▶ [Work request]
I need each line of the entries below that includes the string "fillers".

▶ [Extracted data]

[flow/design.v]
module MIPS(
	input clk,
	input rst_n,
	input cpu_en,
	input [7:0] data_read,
	input ram_send,
	input ram_receive,
	output reg cpu_send,
	output reg cpu_receive,
	output reg cpu_ready,
	output reg [15:0] data_addr,
	output reg [7:0] data_store,
	output reg [1:0] mem_ctrl, 
	output reg done
	);
	reg [15:0] R [7:0]; 
	reg [15:0] PC,IR;
	reg [3:0] OP;
	reg [2:0] funct; 
	reg [2:0] state,next_state;
	parameter IDLE = 3'b000,
				 IF = 3'b001,
				 ID = 3'b010,
				 EX = 3'b011,
				 MEM = 3'b100,
				 WB = 3'b101;
	always@(posedge clk)
	begin
		if(~(rst_n&cpu_en))
		begin
			state <= IDLE;
		end
		else
		begin
			case(next_state)
				IDLE:state <= IDLE;
				IF:state <= IF;
				ID:state <= ID;
				EX:state <= EX;
				MEM:state <= MEM;
				WB:state <= WB;
				default:state <= state;
			endcase
		end
	end
	reg [15:0] rs,rt;
	reg [5:0] im;
	reg [11:0] addr;
	reg [15:0] temp;
	reg [1:0] read_cnt;
	reg [1:0] write_cnt;
	reg delay_cnt;
	reg delay_en;
	always@(posedge clk) 
	begin
		if(~(rst_n&cpu_en))
		begin
			cpu_ready <= 1'b0;
			delay_cnt <= 1'b0;
		end
		else if(delay_en)
		begin
			if(delay_cnt)
				cpu_ready <= 1'b0; 
			else
			begin
				cpu_ready <= 1'b1;
				delay_cnt <= 1'b1;
			end
		end
		else
		begin
			cpu_ready <= 1'b0;
			delay_cnt <= 1'b0;
		end
	end
	wire [15:0]PC_1;
	assign PC_1 = PC + 16'd2;
	always@(posedge clk)
	begin
		if(~(rst_n&cpu_en))
		begin
			{R[0],R[1],R[2],R[3],R[4],R[5],R[6],R[7]} <= 128'd0;
			{PC,IR} <= 32'd0;
			{rs,rt} <= 32'd0;
			im <= 6'd0;
			addr <= 12'd0;
			temp <= 16'd0;
			{cpu_receive,cpu_send} <= 2'b00;
			next_state <= IDLE;
			data_addr <= 16'd0;
			data_store <= 8'd0;
			OP <= 4'd0;
			IR <= 16'd0;
			funct <= 3'd0;
			delay_en <= 1'b0;
			done <= 1'b0;
			mem_ctrl <= 2'd0; 
			read_cnt <= 2'd0;
			write_cnt <= 2'd0;
		end
		else
		begin
			case(state)
				IDLE:
				begin
					done <= 1'b0;
					next_state <= IF;
					read_cnt <= 2'd0;
					write_cnt <= 2'd0;
					{cpu_receive,cpu_send} <= 2'b00;
					mem_ctrl <= 2'b00; 
				end
				IF:
				begin
					mem_ctrl <= 2'b10; 
					{cpu_receive,cpu_send} <= 2'b00; 
					if(read_cnt == 2'd0)
					begin
						data_addr <= PC;
						delay_en <= 1'b1;
						if(cpu_receive && ram_send) 
						begin
							cpu_receive <= 1'b0;
							delay_en <= 1'b0;
							read_cnt <= 2'd1;
						end
						else if(ram_send) 
						begin
							IR[15:8] <= data_read;
							if(IR[15:8] == data_read)
								cpu_receive <= 1'b1;
							else
								cpu_receive <= 1'b0;
						end
						else
						begin
							IR[15:8] <= IR[15:8];
							read_cnt <= 2'd0;
						end
					end
					else if(read_cnt == 2'd1)
					begin
						data_addr <= PC + 16'd1;
						delay_en <= 1'b1;
						if(cpu_receive && ram_send) 
						begin
							cpu_receive <= 1'b0;
							delay_en <= 1'b0;
							read_cnt <= 2'd2;
						end
						else if(ram_send) 
						begin
							IR[7:0] <= data_read;
							if(IR[7:0] == data_read)
								cpu_receive <= 1'b1;
							else
								cpu_receive <= 1'b0;
						end
						else
						begin
							IR[7:0] <= IR[7:0];
							read_cnt <= 2'd1;
						end
					end
					else if(read_cnt == 2'd2)
					begin
						next_state <= ID;
						PC <= PC + 16'd2;
						read_cnt <= 2'd0;
						mem_ctrl <= 2'b00; 
						{cpu_receive,cpu_send} <= 2'b00;
					end
					else
					begin
						next_state <= IF;
						PC <= PC;
					end
				end
				ID:
				begin
					OP <= IR[15:12];
					case(IR[11:9])
						3'd0:rs <= R[0];
						3'd1:rs <= R[1];
						3'd2:rs <= R[2];
						3'd3:rs <= R[3];
						3'd4:rs <= R[4];
						3'd5:rs <= R[5];
						3'd6:rs <= R[6];
						3'd7:rs <= R[7];
						default:rs <= 16'd0;
					endcase
					case(IR[8:6])
						3'd0:rt <= R[0];
						3'd1:rt <= R[1];
						3'd2:rt <= R[2];
						3'd3:rt <= R[3];
						3'd4:rt <= R[4];
						3'd5:rt <= R[5];
						3'd6:rt <= R[6];
						3'd7:rt <= R[7];
						default:rt <= 16'd0;
					endcase
					funct <= IR[2:0];
					im <= IR[5:0];
					addr <= IR[11:0];
					next_state <= EX;
				end
				EX:
				begin
					if(OP == 4'b0000) 
					begin
						case(funct)
							3'b000,3'b001:temp <= rs + rt; 
							3'b010,3'b011:temp <= rs - rt; 
							3'b100:temp <= (rs < rt) ? 16'd1:16'd0; 
							3'b101:temp <= rs & rt; 
							3'b110:temp <= rs | rt; 
							3'b111:PC <= rs; 
							default:temp <= 16'd0;
						endcase
					end
					else if(OP[3]) 
					begin
						case(OP)
							4'b1000:temp <= rs + {10'd0,im}; 
							4'b1001:temp <= rs - {10'd0,im}; 
							4'b1010:temp <= rs & {10'd0,im}; 
							4'b1011:temp <= rs | {10'd0,im}; 
							4'b1110:PC <= (rs==rt) ? (PC+16'd2+im<<1):PC; 
							4'b1111:PC <= (rs!=rt) ? (PC+16'd2+im<<1):PC; 
							default:temp <= 16'd0;
						endcase
					end
					else if(OP[2]) 
					begin
						if(OP == 4'b0100) 
							PC <= {PC_1[15:12],addr};
						else if(OP == 4'b0101) 
						begin
							R[7] <= PC;
							PC <= {PC_1[15:12],addr};
						end
					end
					else
						next_state <= IDLE;
					next_state <= MEM;
					read_cnt <= 2'd0;
					write_cnt <= 2'd0;
					data_addr <= 16'd0;
				end
				MEM:
				begin
					case(OP)
						4'b1100: 
							begin
								mem_ctrl <= 2'b10; 
								{cpu_receive,cpu_send} <= 2'b00; 
								if(read_cnt == 2'd0)
								begin
									data_addr <= rs + {10'd0,im};
									delay_en <= 1'b1;
									if(cpu_receive && ram_send) 
									begin
										cpu_receive <= 1'b0;
										delay_en <= 1'b0;
										read_cnt <= 2'd1;
									end
									else if(ram_send) 
									begin
										temp[15:8] <= data_read;
										if(temp[15:8] == data_read)
											cpu_receive <= 1'b1;
										else
											cpu_receive <= 1'b0;
									end
									else
									begin
										temp[15:8] <= temp[15:8];
										read_cnt <= 2'd0;
									end
								end
								else if(read_cnt == 2'd1)
								begin
									data_addr <= rs + {10'd0,im} + 16'd1;
									delay_en <= 1'b1;
									if(cpu_receive && ram_send) 
									begin
										cpu_receive <= 1'b0;
										delay_en <= 1'b0;
										read_cnt <= 2'd2;
									end
									else if(ram_send) 
									begin
										temp[7:0] <= data_read;
										if(temp[7:0] == data_read)
											cpu_receive <= 1'b1;
										else
											cpu_receive <= 1'b0;
									end
									else
									begin
										temp[7:0] <= temp[7:0];
										read_cnt <= 2'd1;
									end
								end
								else if(read_cnt == 2'd2)
								begin
									next_state <= WB;
									read_cnt <= 2'd0;
									mem_ctrl <= 2'b00; 
									{cpu_receive,cpu_send} <= 2'b00;
								end
								else
								begin
									next_state <= MEM;
									temp <= temp;
								end
							end
						4'b1101: 
							begin
								mem_ctrl <= 2'b01; 
								{cpu_receive,cpu_send} <= 2'b00; 
								if(write_cnt == 2'd0)
								begin
									data_addr <= rs + {10'd0,im};
									data_store <= rt[15:8];
									if(cpu_send && ram_receive)
									begin
										cpu_send <= 1'b0;
										write_cnt <= 2'd1;
									end
									else if(data_store == rt[15:8])
										cpu_send <= 1'b1;
									else
									begin
										cpu_send <= 1'b0;
										write_cnt <= 2'd0;
									end
								end
								else if(write_cnt == 2'd1)
								begin
									data_addr <= rs + {10'd0,im} + 16'd1;
									data_store <= rt[7:0];
									if(cpu_send && ram_receive)
									begin
										cpu_send <= 1'b0;
										write_cnt <= 2'd2;
									end
									else if(data_store == rt[7:0])
										cpu_send <= 1'b1;
									else
									begin
										cpu_send <= 1'b0;
										write_cnt <= 2'd1;
									end
								end
								else if(write_cnt == 2'd2)
								begin
									next_state <= WB;
									write_cnt <= 2'd0;
									mem_ctrl <= 2'b00; 
									{cpu_receive,cpu_send} <= 2'b00;
								end
								else
								begin
									next_state <= MEM;
									write_cnt <= write_cnt;
								end
							end
						default:
							begin
								mem_ctrl <= 2'b00; 
								temp <= temp;
								data_store <= 8'd0;
								data_addr <= 8'd0;
								next_state <= WB;
							end
					endcase
				end
				WB:
				begin
					if(OP == 4'b0000) 
					begin
						case(IR[5:3])
							3'd0:R[0] <= temp;
							3'd1:R[1] <= temp;
							3'd2:R[2] <= temp;
							3'd3:R[3] <= temp;
							3'd4:R[4] <= temp;
							3'd5:R[5] <= temp;
							3'd6:R[6] <= temp;
							3'd7:R[7] <= temp;
						endcase
					end
					else if(OP[3]) 
					begin
						if((OP[3:2] == 2'b10) | (OP == 4'b1100)) 
						begin
							case(IR[8:6])
								3'd0:R[0] <= temp;
								3'd1:R[1] <= temp;
								3'd2:R[2] <= temp;
								3'd3:R[3] <= temp;
								3'd4:R[4] <= temp;
								3'd5:R[5] <= temp;
								3'd6:R[6] <= temp;
								3'd7:R[7] <= temp;
							endcase
						end
					end
					else 
						{R[0],R[1],R[2],R[3],R[4],R[5],R[6],R[7]} <= {R[0],R[1],R[2],R[3],R[4],R[5],R[6],R[7]};
					done <= 1'b1;
					next_state <= IDLE;
				end
			endcase
		end
	end
endmodule
== run A ==
Design FourBitCPU, start of the top module:
module FourBitCPU(rst, clk, opcode, address, myinput, myoutput, HLT, s_flag, z_flag, c_flag);
parameter n=4;
localparam DEPTH = 2**n;
input rst, clk;
input [3:0] opcode;
input [n-1:0] address;
input [7:0] myinput;
output reg [7:0] myoutput;
output reg HLT, s_flag, z_flag, c_flag;
reg [n-1:0] stackPoint;
reg [7:0] stackReg [0:DEPTH-1];
reg [7:0] mem [0:DEPTH-1];
reg [4:0] progCount;
integer i;
wire [n-1:0] addrNext = address + 1'b1;
wire [n-1:0] spDec    = stackPoint - 1'b1;
wire [7:0] memA   = mem[address];
wire [7:0] memA1  = mem[addrNext];
wire [7:0] mem0   = mem[0];
wire [7:0] stkTop = stackReg[stackPoint];
wire [8:0] sum    = {1'b0, memA} + {1'b0, myinput};
wire       borrow = (memA < myinput);
wire [7:0] andRes = memA & myinput;
wire [7:0] orRes  = memA | myinput;
wire [7:0] xorRes = memA ^ myinput;
always @(posedge clk)
begin
if (rst)
begin
  for (i=0; i<DEPTH; i=i+1)
    begin
      mem[i] <= i;
      stackReg[i] <= i;
    end
  c_flag <= 0;
  z_flag <= 0;
  s_flag <= 0;
  myoutput <= 0;
  HLT <= 0;
  progCount <= 0;
  stackPoint <= 4'b1110;
end
else if (progCount < 16 && !HLT)
begin
progCount <= progCount + 1;
case(opcode)
4'b0000:       
begin
  {c_flag, myoutput} <= sum;
  if (memA == 0) z_flag <= 1;
  s_flag <= 1'b0;
end
4'b0001:       
begin
  s_flag <= borrow;
  c_flag <= borrow;
  z_flag <= (memA == 0);
  myoutput <= memA;
end
4'b0010:       
begin
  ...
For scale: about 1400 cells after synthesis, roughly 280 flip-flops, roughly 30 I/O pins.
clock: 5.73 ns
lec_check: 0
cap_margin: 20
core_margin: 2
core_utilization: 40
setup_slack_margin: 1.35
slew_margin: 20
run.sh (not shown) runs the stock make flow with config.mk's settings and CLKGATE_MAP_FILE=.
Run A finished every step from synthesis to the final layout, and the layout passed the timing, design-rule and antenna checks.
Edits applied to the flow inputs when going from run A to run B:
- an added PLACE_DENSITY of 0.4
- a change of CORE_UTILIZATION from 40 to 72
- an added TNS_END_PERCENT of 5
- a change of SETUP_SLACK_MARGIN from 1.35 to 0.63
- a change of the clock period (ns, I/O delays scaled along) from 5.73 to 4.73
### Flow results
Going from run A to run B, final net count grows by about 4%. Number of fill cells in the layout, run B and run A, higher one = run A. Delta (run B minus run A): tightest slew margin relative to the limit up 5.7 points; number of clock buffer instances in the layout moved down; number of gates resized after cts -1. Changes observed in run B relative to run A: ratio of final minimum period to clock period went up by 15 points, count of placed standard cells in the final layout, fillers left out -193. On power density over the cells: between run B and run A, it ends up higher for run B.
What run C does differently from run B at the input level:
- CTS_CLUSTER_DIAMETER: unset -> 365
- SETUP_SLACK_MARGIN: 0.63 -> 1.9
- PLACE_DENSITY: 0.4 -> unset
- CORE_UTILIZATION: 72 -> 40
- CORE_ASPECT_RATIO: unset -> 1.48
- TNS_END_PERCENT: 5 -> unset
- the clock period (ns, I/O delays scaled along): 4.73 -> 8.0
Looking only at worst clock skew, and setting everything else aside, the higher value of run C and run B goes to run B.
STATUS final area: run C wins against run B
Summary: total leakage power, run C better than run B
Of run C and run B, run B shows the higher final-stage net count, with run C below it.
Summary — utilization, run C relative to run B: lower, by 39 points.
Between run C and run B, it is run C whose combinational power is lower, by 51%.
Comparing run C and run B, the higher clock-buffer cell count was measured on run B.
Re non-clock buffer instance count of the final layout: run B was higher than run C.
## Diff of input files: run D against run C
- CORE_ASPECT_RATIO: 1.48 -> unset
- CTS_CLUSTER_SIZE: unset -> 15
- CORE_UTILIZATION: 40 -> 72
- SETUP_SLACK_MARGIN: 1.9 -> 0.69
- CTS_CLUSTER_DIAMETER: 365 -> 28
- PLACE_DENSITY_LB_ADDON: unset -> 0.01
- the clock period (ns, I/O delays scaled along): 8.0 -> 4.12
==> results <==
Run D: it failed during global routing (5_1_grt), and the tool reported GRT-0232. Run D ended with less number of placement rows than run C. Against run C, HPWL after detailed placement in run D fell slightly. Diff run C..run D | area after synthesis | unchanged. Chip area line of the yosys report: run C vs run D identical. In the reports for run C and run D, the larger effective utilization at floorplan belongs to run D. Compare run C and run D | die area higher: run C. On worst setup slack before clock tree synthesis, the lower figure sits with run D, not run C. Going from run C to run D, width of the die shrank by a little under 10%. Side by side, placed instance area turned out higher in run D than in run C.
[inputs] run E vs run D
- a change of CORE_UTILIZATION from 72 to 68
- a deleted SETUP_SLACK_MARGIN that had been 0.69
- a deleted CTS_CLUSTER_DIAMETER that had been 28
- a deleted CTS_CLUSTER_SIZE that had been 15
- a deleted PLACE_DENSITY_LB_ADDON that had been 0.01
- a change of the clock period (ns, I/O delays scaled along) from 4.12 to 12.1
==> results <==
- Across both runs, pre-CTS setup slack was higher for run E than for run D.
- Compared with run D, in run E placer's final routability congestion estimate fell by 0.048; full die area up about 6%; cell count after placement saw a decrease; initial standard-cell utilization of the core went down by 4.7 points.
- Run E: all stages complete, timing, DRC and antenna checks passed
Input changes introduced in run F (baseline for comparison: run E):
- GPL_ROUTABILITY_DRIVEN now 0, previously not set
- CORE_UTILIZATION now 40, was 68
- CAP_MARGIN now 15, was 20
- the clock period (ns, I/O delays scaled along) now 8.0, was 12.1
--- outcome ---
- Going from run E to run F, number of buffers inserted during clock tree synthesis saw an increase, area added between synthesis and finish saw an increase, area occupied by multi-input gates saw little to no change.
- For half-perimeter wire length after detailed placement, dividing the value from run E by the value from run F gives 0.913.
- Power per cell area (run F vs. run E) increases by more than half
- Going from run E to run F, core utilization has decreased, cell area after layout has increased.
- NOTE final wirelength run E->run F increased by a few percent
- Number of fillers in the final layout in run F is 2139 higher than in run E
- Run F ended up with mem[7][2] as its capturing instance or port of the critical path; run E ended up with mem[3][0].
Power is estimated from default activity; no workload was simulated.
### design/flow/run.sh
#!/bin/bash
# the make line also repeats each setting of config.mk as NAME=value (left out here)
make -C /OpenROAD-flow-scripts/flow DESIGN_CONFIG=/design/flow/config.mk WORK_HOME=/design/flow/orfs CLKGATE_MAP_FILE= finish
### design/flow/config.mk
export PLATFORM = sky130hd
export DESIGN_NAME = cordic
export DESIGN_NICKNAME = cordic
export VERILOG_FILES = /design/flow/design.v
export SDC_FILE = /design/flow/constraint.sdc
export NUM_CORES = 4
export LEC_CHECK = 0
export ABC_AREA = 1
export CAP_MARGIN = 30
export CELL_PAD_IN_SITES_DETAIL_PLACEMENT = 2
export CELL_PAD_IN_SITES_GLOBAL_PLACEMENT = 3
export CORE_ASPECT_RATIO = 1.6
export CORE_MARGIN = 8
export CORE_UTILIZATION = 40
export CTS_CLUSTER_DIAMETER = 368
export CTS_CLUSTER_SIZE = 17
export GPL_ROUTABILITY_DRIVEN = 0
export HOLD_SLACK_MARGIN = 0.07
export MAX_ROUTING_LAYER = met5
export MIN_ROUTING_LAYER = met2
export SETUP_SLACK_MARGIN = 0.09
export SLEW_MARGIN = 20
export TNS_END_PERCENT = 60
### design/flow/constraint.sdc
create_clock -name core_clock -period 2.79 [get_ports {clk}]
set_input_delay 0.5580 -clock core_clock [delete_from_list [all_inputs] [get_ports {clk}]]
set_output_delay 0.5580 -clock core_clock [all_outputs]
set_load 0.01 [all_outputs]
## breakout
module breakout(
    input logic clk,
    input logic right,
    input logic left,
    input logic reset,
    output logic [2:0] red,
    output logic [2:0] green,
    output logic [2:0] blue,
    output logic hsync,
    output logic vsync
    );
clock: 9.49 ns
lec_check: 0
cap_margin: 20
core_aspect_ratio: 0.97
core_margin: 2
core_utilization: 62
cts_cluster_diameter: 298
hold_slack_margin: 0.1
min_routing_layer: met1
setup_slack_margin: 2.0
slew_margin: 20
run.sh (not shown) runs the stock make flow with config.mk's settings and CLKGATE_MAP_FILE=.
Then changed:
==> flow/config.mk (replaced) <==
export PLATFORM = sky130hd
export DESIGN_NAME = breakout
export DESIGN_NICKNAME = breakout
export VERILOG_FILES = /design/flow/design.v
export SDC_FILE = /design/flow/constraint.sdc
export NUM_CORES = 4
export LEC_CHECK = 0
export ABC_AREA = 1
export CAP_MARGIN = 20
export CORE_MARGIN = 2
export CORE_UTILIZATION = 71
export SLEW_MARGIN = 20
==> flow/constraint.sdc (replaced) <==
create_clock -name core_clock -period 6.5 [get_ports {clk}]
set_input_delay 1.3000 -clock core_clock [delete_from_list [all_inputs] [get_ports {clk}]]
set_output_delay 1.3000 -clock core_clock [all_outputs]
set_load 0.01 [all_outputs]
Die area shrinks by 2.6%.
Wire length grows by 26%.
Clock skew stays flat.
Utilization grows by 9.8 points.
Power grows by 48%.
Global-route usage grows by 8.6 points.
Sequential share of layout area shrinks by 2.9 points.
== job 2016 ==
// pwm_hw
module pwm_hw(
input clk,      			 
input reset,  			     
input red,                   
input green,                 
input blue,                  
output [19:0] Red_High_HW,   
output [19:0] Red_Low_HW,    
output [19:0] Green_High_HW, 
output [19:0] Green_Low_HW,  
output [19:0] Blue_High_HW,  
output [19:0] Blue_Low_HW    
             );
Settings: LEC_CHECK=0, CAP_MARGIN=20, CELL_PAD_IN_SITES_GLOBAL_PLACEMENT=1, CORE_ASPECT_RATIO=0.5, CORE_MARGIN=2, CORE_UTILIZATION=30, CTS_CLUSTER_DIAMETER=340, CTS_CLUSTER_SIZE=100, HOLD_SLACK_MARGIN=-0.05, SLEW_MARGIN=20, TNS_END_PERCENT=20; clock period 2.0 ns.
run.sh (not shown) runs the stock make flow with config.mk's settings and CLKGATE_MAP_FILE=.
Job 2016 completed end to end with timing, DRC and antenna clean.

▶ [Solution below]
Going from run A to run B, final net count grows by about 4%. Number of fill cells in the layout, run B and run A, higher one = run A. Delta (run B minus run A): tightest slew margin relative to the limit up 5.7 points; number of clock buffer instances in the layout moved down; number of gates resized after cts -1. Changes observed in run B relative to run A: ratio of final minimum period to clock period went up by 15 points, count of placed standard cells in the final layout, fillers left out -193. On power density over the cells: between run B and run A, it ends up higher for run B.
- Number of fillers in the final layout in run F is 2139 higher than in run E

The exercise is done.